WHAT TO PRODUCE: Could you find every line in the entries below that holds the word "memory" and copy it?

MATERIAL SHOWN:
--- src/rtl/dmem_arb_pkg.sv ---
// Shared types and constants for the two-master data-memory arbiter.
package dmem_arb_pkg;

   localparam int ARB_RR    = 0;
   localparam int ARB_FIXED = 1;

   typedef enum logic [1:0] {
      OWN_NONE = 2'd0,
      OWN_M0   = 2'd1,
      OWN_M1   = 2'd2
   } owner_e;

   typedef enum logic [1:0] {
      IDLE = 2'd0,
      OWN0 = 2'd1,
      OWN1 = 2'd2
   } state_e;

endpackage

--- src/rtl/dmem_arb_chan.sv ---
// One arbitration channel: owner FSM, round-robin pointer and m1 starvation counter.
// Valid/ready: req is held stable until the slave answers valid; transfer when grant and valid are both 1.
module dmem_arb_chan
   import dmem_arb_pkg::*;
#(
   parameter int ARB_MODE = ARB_RR,
   parameter int MAX_WAIT = 8
) (
   input  logic       clk_i,
   input  logic       reset_i,
   input  logic       req0_i,
   input  logic       req1_i,
   input  logic       s_valid_i,
   output logic [1:0] grant_o,
   output logic       hs_o
);

   localparam logic [3:0] MAX_WAIT_C = 4'(MAX_WAIT);

   state_e     state_q, state_d;
   logic       ptr_q, ptr_d;
   logic [3:0] cnt_q, cnt_d;
   logic       pick1;

   always_comb begin
      pick1   = 1'b0;
      grant_o = 2'b00;
      state_d = state_q;
      ptr_d   = ptr_q;
      cnt_d   = cnt_q;

      if (req1_i && !req0_i) begin
         pick1 = 1'b1;
      end else if (req1_i && req0_i) begin
         pick1 = (ARB_MODE == ARB_FIXED) ? (cnt_q >= MAX_WAIT_C) : ptr_q;
      end

      // An owner that drops its request loses the grant immediately.
      unique case (state_q)
         IDLE:    if (req0_i || req1_i) grant_o = pick1 ? 2'b10 : 2'b01;
         OWN0:    grant_o = {1'b0, req0_i};
         OWN1:    grant_o = {req1_i, 1'b0};
         default: grant_o = 2'b00;
      endcase
      if (reset_i) grant_o = 2'b00;

      hs_o = (|grant_o) && s_valid_i;

      unique case (state_q)
         IDLE:    if ((|grant_o) && !s_valid_i) state_d = grant_o[1] ? OWN1 : OWN0;
         OWN0:    if (!req0_i || s_valid_i) state_d = IDLE;
         OWN1:    if (!req1_i || s_valid_i) state_d = IDLE;
         default: state_d = IDLE;
      endcase

      if (hs_o) ptr_d = grant_o[0];

      if (hs_o && grant_o[1]) begin
         cnt_d = 4'd0;
      end else if (state_q == IDLE && req1_i && !grant_o[1] && cnt_q != 4'hF) begin
         cnt_d = cnt_q + 4'd1;
      end
   end

   always_ff @(posedge clk_i) begin
      if (reset_i) begin
         state_q <= IDLE;
         ptr_q   <= 1'b0;
         cnt_q   <= 4'd0;
      end else begin
         state_q <= state_d;
         ptr_q   <= ptr_d;
         cnt_q   <= cnt_d;
      end
   end

endmodule

--- src/rtl/dmem_arb.sv ---
// Two-master data-memory arbiter: independent write and read channels plus read-return routing.
module dmem_arb
   import dmem_arb_pkg::*;
#(
   parameter int ARB_MODE = ARB_RR,
   parameter int MAX_WAIT = 8
) (
   input  logic        clk,
   input  logic        reset,
   input  logic        m0_wready,
   output logic        m0_wvalid,
   input  logic [31:0] m0_waddr,
   input  logic [31:0] m0_wdata,
   input  logic [3:0]  m0_wstrb,
   input  logic        m0_rready,
   output logic        m0_rvalid,
   input  logic [31:0] m0_raddr,
   output logic        m0_rresp,
   output logic [31:0] m0_rdata,
   input  logic        m1_wready,
   output logic        m1_wvalid,
   input  logic [31:0] m1_waddr,
   input  logic [31:0] m1_wdata,
   input  logic [3:0]  m1_wstrb,
   input  logic        m1_rready,
   output logic        m1_rvalid,
   input  logic [31:0] m1_raddr,
   output logic        m1_rresp,
   output logic [31:0] m1_rdata,
   output logic        s_wready,
   input  logic        s_wvalid,
   output logic [31:0] s_waddr,
   output logic [31:0] s_wdata,
   output logic [3:0]  s_wstrb,
   output logic        s_rready,
   input  logic        s_rvalid,
   output logic [31:0] s_raddr,
   input  logic        s_rresp,
   input  logic [31:0] s_rdata,
   output logic [1:0]  wgrant,
   output logic [1:0]  rgrant
);

   logic   w_hs, r_hs;
   owner_e ret_q, ret_d;

   dmem_arb_chan #(.ARB_MODE(ARB_MODE), .MAX_WAIT(MAX_WAIT)) u_wr_chan (
      .clk_i    (clk),
      .reset_i  (reset),
      .req0_i   (m0_wready),
      .req1_i   (m1_wready),
      .s_valid_i(s_wvalid),
      .grant_o  (wgrant),
      .hs_o     (w_hs)
   );

   dmem_arb_chan #(.ARB_MODE(ARB_MODE), .MAX_WAIT(MAX_WAIT)) u_rd_chan (
      .clk_i    (clk),
      .reset_i  (reset),
      .req0_i   (m0_rready),
      .req1_i   (m1_rready),
      .s_valid_i(s_rvalid),
      .grant_o  (rgrant),
      .hs_o     (r_hs)
   );

   assign m0_wvalid = w_hs && wgrant[0];
   assign m1_wvalid = w_hs && wgrant[1];
   assign m0_rvalid = r_hs && rgrant[0];
   assign m1_rvalid = r_hs && rgrant[1];
   assign s_wready  = |wgrant;
   assign s_rready  = |rgrant;

   always_comb begin
      s_waddr = '0;
      s_wdata = '0;
      s_wstrb = '0;
      s_raddr = '0;
      if (wgrant[0]) begin
         s_waddr = m0_waddr;
         s_wdata = m0_wdata;
         s_wstrb = m0_wstrb;
      end else if (wgrant[1]) begin
         s_waddr = m1_waddr;
         s_wdata = m1_wdata;
         s_wstrb = m1_wstrb;
      end
      if (rgrant[0])      s_raddr = m0_raddr;
      else if (rgrant[1]) s_raddr = m1_raddr;
   end

   // Return owner tracks only the most recent read handshake, so back-to-back reads overlap cleanly.
   always_comb begin
      ret_d = OWN_NONE;
      if (r_hs) ret_d = rgrant[1] ? OWN_M1 : OWN_M0;
   end

   always_ff @(posedge clk) begin
      if (reset) ret_q <= OWN_NONE;
      else       ret_q <= ret_d;
   end

   assign m0_rresp = !reset && (ret_q == OWN_M0) && s_rresp;
   assign m1_rresp = !reset && (ret_q == OWN_M1) && s_rresp;
   assign m0_rdata = reset ? '0 : s_rdata;
   assign m1_rdata = reset ? '0 : s_rdata;

endmodule

--- config.mk ---
export PLATFORM = sky130hd
export DESIGN_NAME = dmem_arb
export DESIGN_NICKNAME = d
export VERILOG_FILES = /design/src/rtl/dmem_arb_pkg.sv /design/src/rtl/dmem_arb_chan.sv /design/src/rtl/dmem_arb.sv
export SDC_FILE = /design/constraint.sdc
export NUM_CORES = 1
export LEC_CHECK = 0
export ABC_AREA = 1
export CAP_MARGIN = 15
export CORE_AREA = 4 4 159 161
export CTS_CLUSTER_DIAMETER = 120
export CTS_CLUSTER_SIZE = 16
export DETAILED_ROUTE_END_ITERATION = 10
export DIE_AREA = 0 0 163 165
export SETUP_SLACK_MARGIN = 0.1
export SYNTH_ARGS = -nofsm -noshare
export SYNTH_HDL_FRONTEND = slang
export SYNTH_SLANG_ARGS = --single-unit
--- constraint.sdc ---
create_clock -name clk -period 1.1 [get_ports clk]
set_input_delay 0.165 -clock clk [delete_from_list [all_inputs] [get_ports clk]]
set_output_delay 0.165 -clock clk [all_outputs]
set_load 0.05 [all_outputs]
==> flow_metrics.py <==
metrics = {
    "sta": {
        "timing.hold.ws_ns": 0.2025,
        "slew_headroom_pct": 81.48,
        "rsz0062_at_grt": "yes",
        "maxSlewViolCount": 0,
        "fmax_mhz": 566.0,
        "min_period_ns": 1.767,
        "finalHoldViolCount": 0,
        "setup-tns-final_ns": -69.71,
        "fin_ws_ns": -0.6668,
        "tightest_slew_ns": 0.2758,
        "finalClockSkew_ns": 0.003493,
        "final-setup-viol-count": 140,
        "post-route-period-util_pct": 160.6,
    },
    "cts": {
        "htreeDepth": 1,
        "cts_buffer_depth": 2,
        "clk_pin_slew_ns": 0.04,
        "cts.sinks": 8,
        "cts-buffers-inserted": 3,
        "cts_root_buf": "clkbuf_16",
        "cts_tree": "yes",
        "clk_latency_ns": 0.24,
        "cts_hold_buf": 0,
    },
    "pwr": {
        "p_switching_w": 0.005962,
        "internal_power_w": 0.006542,
        "power_frac_seq_pct": 3.6,
        "power_frac_clock_pct": 5.2,
        "power_w": 0.01250,
        "p_sw_share_pct": 47.68,
        "peakVddDrop_mv": 0.5849,
        "leakage_nw": 4.389,
        "combPwrFrac_pct": 91.2,
        "powerDensity_mw_per_mm2": 1240,
    },
    "detailed_routing": {
        "ant_nets": 0,
        "top_layer": "met5",
        "wl_met2_um": 11350,
        "drt-initial-drc-count": 172,
        "via_per_inst": 3.877,
        "first_pass_iters": 4,
        "num_vias": 4172,
        "drc": 0,
        "wl_um": 21170,
        "route.met3.wl_um": 1763,
        "wire_per_inst_um": 19.67,
        "drt-met1-wl_um": 7752,
    },
    "yosys": {
        "synth_top_area_share_pct": 42.25,
        "yosysTopAreaCell": "a22o_1",
        "synth_seq_cells": 8,
        "syn-cell-area_mm2": 0.002073,
        "yosysWarnings": 0,
        "syn_inst": 320,
        "syn_nets": 561,
        "yosysUniqueCellTypes": 19,
        "yosys-top-cells-area": "a22o_1, buf_4, inv_1",
        "synth_area_per_cell_um2": 6.479,
        "synth_seq_area_share_pct": 7.725,
    },
    "setup_path": {
        "cp.depth": 9,
        "cp_top_family": "buffers and inverters",
        "crit_path_max_incr_delay_ns": 0.32,
        "crit_chain": "inv_2, buf_4, nand3_2, inv_2, nand2_4, inv_8, buf_12, a22o_2, buf_12",
        "cpMaxStageDelayCell": "dfxtp_2",
        "worst_r2r_path_depth": 10,
        "start_kind": "register",
        "crit_type": "register to primary output",
        "cp-end-kind": "primary output",
        "path_max_fanout": 12,
        "crit_arrival_ns": 1.60,
        "cp_num_buf_inv": 6,
        "critical_path_required_ns": 0.94,
    },
    "run_status": {
        "violations": "negative setup slack",
        "run_status": "complete, but fails checks",
    },
    "floorplanning": {
        "initial_utilization_pct": 8.652,
        "io_pins": 417,
        "die_w_um": 163,
        "die_area_mm2": 0.02690,
        "core_mm2": 0.02396,
        "rows": 57,
        "die_y_um": 165,
    },
    "global_route": {
        "grt_pass1_vias": 4411,
        "track_usage_pct": 13.90,
        "global_route.overflow_total": 0,
        "grt_pass1_wl_um": 28430,
        "antenna_found_initial": 3,
        "grt_max_degree": 24,
    },
    "place": {
        "dpl.hpwl_um": 15730,
        "dp.cells": 1038,
        "gp_congestion": 0.7500,
        "port_buffers": 416,
        "dp_slack_ns": -0.8041,
    },
    "finish": {
        "layout.cells.non_filler": 1076,
        "nets": 993,
        "area_growth_pct": 386.4,
        "drive_gt1_share_pct": 62.00,
    },
    "run": {
        "cap_violations": 0,
    },
    "worst_hold_path": {
        "hold_depth": 4,
        "hp-class": "input pin to register",
    },
}
==> placed cells by master (no fill, tap or decap), types with 3 or more instances in the layout <==
cell,synthesis,layout
nand2_1,34,25
nor2_4,2,40
nand2_8,0,3
inv_1,47,6
inv_2,6,40
dlygate4sd2_1,0,37
buf_16,0,10
clkdlybuf4s50_1,0,202
a22o_2,0,15
nand3_1,8,4
a22o_4,0,85
clkbuf_16,0,5
buf_6,3,21
buf_4,34,22
nand2_2,1,4
nand3_4,0,3
dfxtp_2,0,6
inv_4,0,3
nand2_4,1,4
inv_8,0,3
nand3_2,3,4
nor2_1,46,6
buf_8,0,37
buf_12,0,148
a21oi_2,0,3
==> cell type report <==
type                    count  area [um^2]
fillers                  2281        13880
repair inverters            4        63.81
flip-flops and latches      8        167.7
diodes                      2        5.005
clock buffers               3        75.07
well taps                 324        405.4
inverters                  54        249.0
multi-input cells         202         2526
repair buffers            479         6591
==> power groups by stage <==
stage	clock network, W	registers (W)	logic, W
after floorplan	0	0.000429	0.00531
after global placement	0	0.000436	0.0100
after detailed placement	0	0.000438	0.0100
after CTS	0.000680	0.000449	0.0111
after global routing	0.000692	0.000455	0.0118
final	0.000652	0.000448	0.0114
==> worst register-to-register path, cell delays in order, from the launching register on <==
cell	delay [ns]
dfxtp_2	0.32
inv_2	0.08
buf_6	0.11
nand3_4	0.08
inv_4	0.09
nand2_8	0.16
buf_6	0.19
buf_6	0.12
nor2_2	0.10
a21oi_1	0.05
nor2_1	0.10
==> kinds of logic after synthesis <==
group | Yosys count | synth area share (%)
compound gates | 104 | 43.21
flops | 8 | 7.725
buf+inv | 110 | 28.36
simple gates | 98 | 20.70
==> synthesized netlist by cell type, drive strengths merged <==
cell type    n
a21oi        4
a22o       100
buf         53
clkbuf       3
dfxtp        8
inv         54
nand2       36
nand3       11
nand4        2
nor2        48
nor4         1
==> sequential cells by signal, indices dropped and copies added, names as in the netlist <==
register and cells:
u_rd_chan.state_q 2, ret_q 2, u_rd_chan.ptr_q 1, u_wr_chan.ptr_q 1, u_wr_chan.state_q 2
==> path summary, 6_finish.rpt <==
check | startpoint | endpoint | slack, ns
worst max-delay path | u_wr_chan.state_q[0] | s_wstrb[1] | -0.67
worst min register to register | u_rd_chan.ptr_q | u_rd_chan.ptr_q | 0.48
worst min-delay path | reset | u_wr_chan.state_q[0] | 0.20
worst max register to register | u_rd_chan.state_q[0] | u_rd_chan.state_q[1] | -0.35
==> per-stage QoR <==
| step | utilization, % | cell area [um^2] |
|---|---|---|
| 6_report | 42.08 | 10080 |
| 5_1_grt | 42.08 | 10080 |
| 4_1_cts | 40.98 | 9821 |
| 3_5_place_dp | 36.50 | 8747 |
| 3_3_place_gp | 36.50 | 8747 |
| 2_1_floorplan | - | 3194 |
==> repair_timing <==
| action | 4_1_cts | 5_1_grt |
|---|---|---|
| buffers inserted | 16 | 6 |
| endpoints found under the setup margin | 184 | 184 |
| gates resized for setup | 209 | 54 |
| cloned | 15 | 3 |
| pin swaps | 41 | 45 |
==> layer usage <==
layer,global-route usage (%),up-vias
li1,-,1950
met1,15.52,1964
met2,26.62,238
met3,4.043,18
met4,1.944,2
met5,0,-
No activity file was read; power rests on OpenSTA's default activity.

RESULT BELOW:
// Shared types and constants for the two-master data-memory arbiter.
// Two-master data-memory arbiter: independent write and read channels plus read-return routing.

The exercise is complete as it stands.